- _REQUIRED ACTION_:
What is needed here is an exact copy of all the entries below.
=== Begin Enclosure ===
<file path="src/rtl/sample_pkg.sv">
// Shared definitions for the UART-byte to audio-sample packing path.
package sample_pkg;

  localparam int BPS_DEFAULT     = 24;
  localparam int TIMEOUT_DEFAULT = 4096;
  localparam int CNT_W_DEFAULT   = 16;

  // Packer control states: waiting for byte 0, gathering the rest, publishing.
  typedef enum logic [1:0] {
    ST_IDLE    = 2'd0,
    ST_COLLECT = 2'd1,
    ST_EMIT    = 2'd2
  } state_t;

  // Number of UART bytes that make up one sample.
  function automatic int nbytes(input int bps);
    return bps / 8;
  endfunction

endpackage

</file>
<file path="src/rtl/uart_sample_packer_inter_byte_timer.sv">
// Idle-cycle counter between received bytes; flags when the allowed gap is used up.
module inter_byte_timer #(
  parameter int LIMIT = 4096
) (
  input  logic in_clk,
  input  logic in_reset,
  input  logic i_clear,
  input  logic i_count,
  output logic o_expire
);

  localparam int W = (LIMIT > 1) ? $clog2(LIMIT) : 1;

  logic [W-1:0] r_count;

  // Count idle cycles; a clear always restarts the window, expiry holds the value.
  always_ff @(posedge in_clk) begin
    if (in_reset) begin
      r_count <= '0;
    end else if (i_clear) begin
      r_count <= '0;
    end else if (i_count && !o_expire) begin
      r_count <= r_count + 1'b1;
    end
  end

  assign o_expire = (r_count == W'(LIMIT - 1));

endmodule

</file>
<file path="src/rtl/uart_sample_packer.sv">
// Packs consecutive UART bytes (MSB byte first) into BPS-bit samples, with a
// one-cycle ready pulse per sample and an inter-byte timeout that drops a
// partial sample so byte alignment recovers after a lost byte.
module uart_sample_packer
  import sample_pkg::*;
#(
  parameter int BPS          = BPS_DEFAULT,
  parameter int TIMEOUT_CLKS = TIMEOUT_DEFAULT,
  parameter int CNT_W        = CNT_W_DEFAULT
) (
  input  logic             in_clk,
  input  logic             in_reset,
  input  logic             in_uart_ready,
  input  logic [7:0]       in_uart_frame,
  output logic [BPS-1:0]   out_frame,
  output logic             out_ready,
  output logic             out_timeout_err,
  output logic [CNT_W-1:0] out_sample_count
);

  localparam int NBYTES = nbytes(BPS);
  localparam int IDX_W  = $clog2(NBYTES + 1);

  if ((BPS % 8) != 0 || BPS < 8 || BPS > 32) begin : g_bad_bps
    $error("uart_sample_packer: BPS must be a multiple of 8 between 8 and 32");
  end
  if (TIMEOUT_CLKS < 2) begin : g_bad_timeout
    $error("uart_sample_packer: TIMEOUT_CLKS must be at least 2");
  end

  state_t             r_state;
  logic [IDX_W-1:0]   r_index;
  logic [BPS-1:0]     r_shift;
  logic [BPS-1:0]     r_frame;
  logic               r_ready;
  logic               r_timeout_err;
  logic [CNT_W-1:0]   r_count;

  logic               w_expire;
  logic               w_timer_clear;
  logic               w_timer_count;

  // The gap timer only runs while a sample is partially collected; any byte restarts it.
  assign w_timer_count = (r_state == ST_COLLECT);
  assign w_timer_clear = in_uart_ready || (r_state != ST_COLLECT);

  inter_byte_timer #(
    .LIMIT (TIMEOUT_CLKS)
  ) u_timer (
    .in_clk   (in_clk),
    .in_reset (in_reset),
    .i_clear  (w_timer_clear),
    .i_count  (w_timer_count),
    .o_expire (w_expire)
  );

  // Packing FSM with registered outputs; a byte beats a simultaneous timeout.
  always_ff @(posedge in_clk) begin
    if (in_reset) begin
      r_state       <= ST_IDLE;
      r_index       <= '0;
      r_shift       <= '0;
      r_frame       <= '0;
      r_ready       <= 1'b0;
      r_timeout_err <= 1'b0;
      r_count       <= '0;
    end else begin
      r_ready       <= 1'b0;
      r_timeout_err <= 1'b0;
      case (r_state)
        ST_IDLE, ST_EMIT: begin
          // NOTE: non-blocking updates mean EMIT publishes the pre-edge shift
          // register even when a new byte 0 is loaded into it on the same edge.
          if (r_state == ST_EMIT) begin
            r_frame <= r_shift;
            r_ready <= 1'b1;
            r_count <= r_count + 1'b1;
          end
          if (in_uart_ready) begin
            r_shift <= BPS'(in_uart_frame) << (BPS - 8);
            r_index <= IDX_W'(1);
            r_state <= (NBYTES == 1) ? ST_EMIT : ST_COLLECT;
          end else begin
            r_index <= '0;
            r_state <= ST_IDLE;
          end
        end
        ST_COLLECT: begin
          if (in_uart_ready) begin
            r_shift[BPS - 8 - 8 * int'(r_index) +: 8] <= in_uart_frame;
            r_index <= r_index + 1'b1;
            if (r_index == IDX_W'(NBYTES - 1)) begin
              r_state <= ST_EMIT;
            end
          end else if (w_expire) begin
            r_shift       <= '0;
            r_index       <= '0;
            r_timeout_err <= 1'b1;
            r_state       <= ST_IDLE;
          end
        end
        default: begin
          r_index <= '0;
          r_state <= ST_IDLE;
        end
      endcase
    end
  end

  assign out_frame        = r_frame;
  assign out_ready        = r_ready;
  assign out_timeout_err  = r_timeout_err;
  assign out_sample_count = r_count;

endmodule

</file>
=== End Enclosure ===
- _WORKED SOLUTION_:
<file path="src/rtl/sample_pkg.sv">
// Shared definitions for the UART-byte to audio-sample packing path.
package sample_pkg;

  localparam int BPS_DEFAULT     = 24;
  localparam int TIMEOUT_DEFAULT = 4096;
  localparam int CNT_W_DEFAULT   = 16;

  // Packer control states: waiting for byte 0, gathering the rest, publishing.
  typedef enum logic [1:0] {
    ST_IDLE    = 2'd0,
    ST_COLLECT = 2'd1,
    ST_EMIT    = 2'd2
  } state_t;

  // Number of UART bytes that make up one sample.
  function automatic int nbytes(input int bps);
    return bps / 8;
  endfunction

endpackage

</file>
<file path="src/rtl/uart_sample_packer_inter_byte_timer.sv">
// Idle-cycle counter between received bytes; flags when the allowed gap is used up.
module inter_byte_timer #(
  parameter int LIMIT = 4096
) (
  input  logic in_clk,
  input  logic in_reset,
  input  logic i_clear,
  input  logic i_count,
  output logic o_expire
);

  localparam int W = (LIMIT > 1) ? $clog2(LIMIT) : 1;

  logic [W-1:0] r_count;

  // Count idle cycles; a clear always restarts the window, expiry holds the value.
  always_ff @(posedge in_clk) begin
    if (in_reset) begin
      r_count <= '0;
    end else if (i_clear) begin
      r_count <= '0;
    end else if (i_count && !o_expire) begin
      r_count <= r_count + 1'b1;
    end
  end

  assign o_expire = (r_count == W'(LIMIT - 1));

endmodule

</file>
<file path="src/rtl/uart_sample_packer.sv">
// Packs consecutive UART bytes (MSB byte first) into BPS-bit samples, with a
// one-cycle ready pulse per sample and an inter-byte timeout that drops a
// partial sample so byte alignment recovers after a lost byte.
module uart_sample_packer
  import sample_pkg::*;
#(
  parameter int BPS          = BPS_DEFAULT,
  parameter int TIMEOUT_CLKS = TIMEOUT_DEFAULT,
  parameter int CNT_W        = CNT_W_DEFAULT
) (
  input  logic             in_clk,
  input  logic             in_reset,
  input  logic             in_uart_ready,
  input  logic [7:0]       in_uart_frame,
  output logic [BPS-1:0]   out_frame,
  output logic             out_ready,
  output logic             out_timeout_err,
  output logic [CNT_W-1:0] out_sample_count
);

  localparam int NBYTES = nbytes(BPS);
  localparam int IDX_W  = $clog2(NBYTES + 1);

  if ((BPS % 8) != 0 || BPS < 8 || BPS > 32) begin : g_bad_bps
    $error("uart_sample_packer: BPS must be a multiple of 8 between 8 and 32");
  end
  if (TIMEOUT_CLKS < 2) begin : g_bad_timeout
    $error("uart_sample_packer: TIMEOUT_CLKS must be at least 2");
  end

  state_t             r_state;
  logic [IDX_W-1:0]   r_index;
  logic [BPS-1:0]     r_shift;
  logic [BPS-1:0]     r_frame;
  logic               r_ready;
  logic               r_timeout_err;
  logic [CNT_W-1:0]   r_count;

  logic               w_expire;
  logic               w_timer_clear;
  logic               w_timer_count;

  // The gap timer only runs while a sample is partially collected; any byte restarts it.
  assign w_timer_count = (r_state == ST_COLLECT);
  assign w_timer_clear = in_uart_ready || (r_state != ST_COLLECT);

  inter_byte_timer #(
    .LIMIT (TIMEOUT_CLKS)
  ) u_timer (
    .in_clk   (in_clk),
    .in_reset (in_reset),
    .i_clear  (w_timer_clear),
    .i_count  (w_timer_count),
    .o_expire (w_expire)
  );

  // Packing FSM with registered outputs; a byte beats a simultaneous timeout.
  always_ff @(posedge in_clk) begin
    if (in_reset) begin
      r_state       <= ST_IDLE;
      r_index       <= '0;
      r_shift       <= '0;
      r_frame       <= '0;
      r_ready       <= 1'b0;
      r_timeout_err <= 1'b0;
      r_count       <= '0;
    end else begin
      r_ready       <= 1'b0;
      r_timeout_err <= 1'b0;
      case (r_state)
        ST_IDLE, ST_EMIT: begin
          // NOTE: non-blocking updates mean EMIT publishes the pre-edge shift
          // register even when a new byte 0 is loaded into it on the same edge.
          if (r_state == ST_EMIT) begin
            r_frame <= r_shift;
            r_ready <= 1'b1;
            r_count <= r_count + 1'b1;
          end
          if (in_uart_ready) begin
            r_shift <= BPS'(in_uart_frame) << (BPS - 8);
            r_index <= IDX_W'(1);
            r_state <= (NBYTES == 1) ? ST_EMIT : ST_COLLECT;
          end else begin
            r_index <= '0;
            r_state <= ST_IDLE;
          end
        end
        ST_COLLECT: begin
          if (in_uart_ready) begin
            r_shift[BPS - 8 - 8 * int'(r_index) +: 8] <= in_uart_frame;
            r_index <= r_index + 1'b1;
            if (r_index == IDX_W'(NBYTES - 1)) begin
              r_state <= ST_EMIT;
            end
          end else if (w_expire) begin
            r_shift       <= '0;
            r_index       <= '0;
            r_timeout_err <= 1'b1;
            r_state       <= ST_IDLE;
          end
        end
        default: begin
          r_index <= '0;
          r_state <= ST_IDLE;
        end
      endcase
    end
  end

  assign out_frame        = r_frame;
  assign out_ready        = r_ready;
  assign out_timeout_err  = r_timeout_err;
  assign out_sample_count = r_count;

endmodule

</file>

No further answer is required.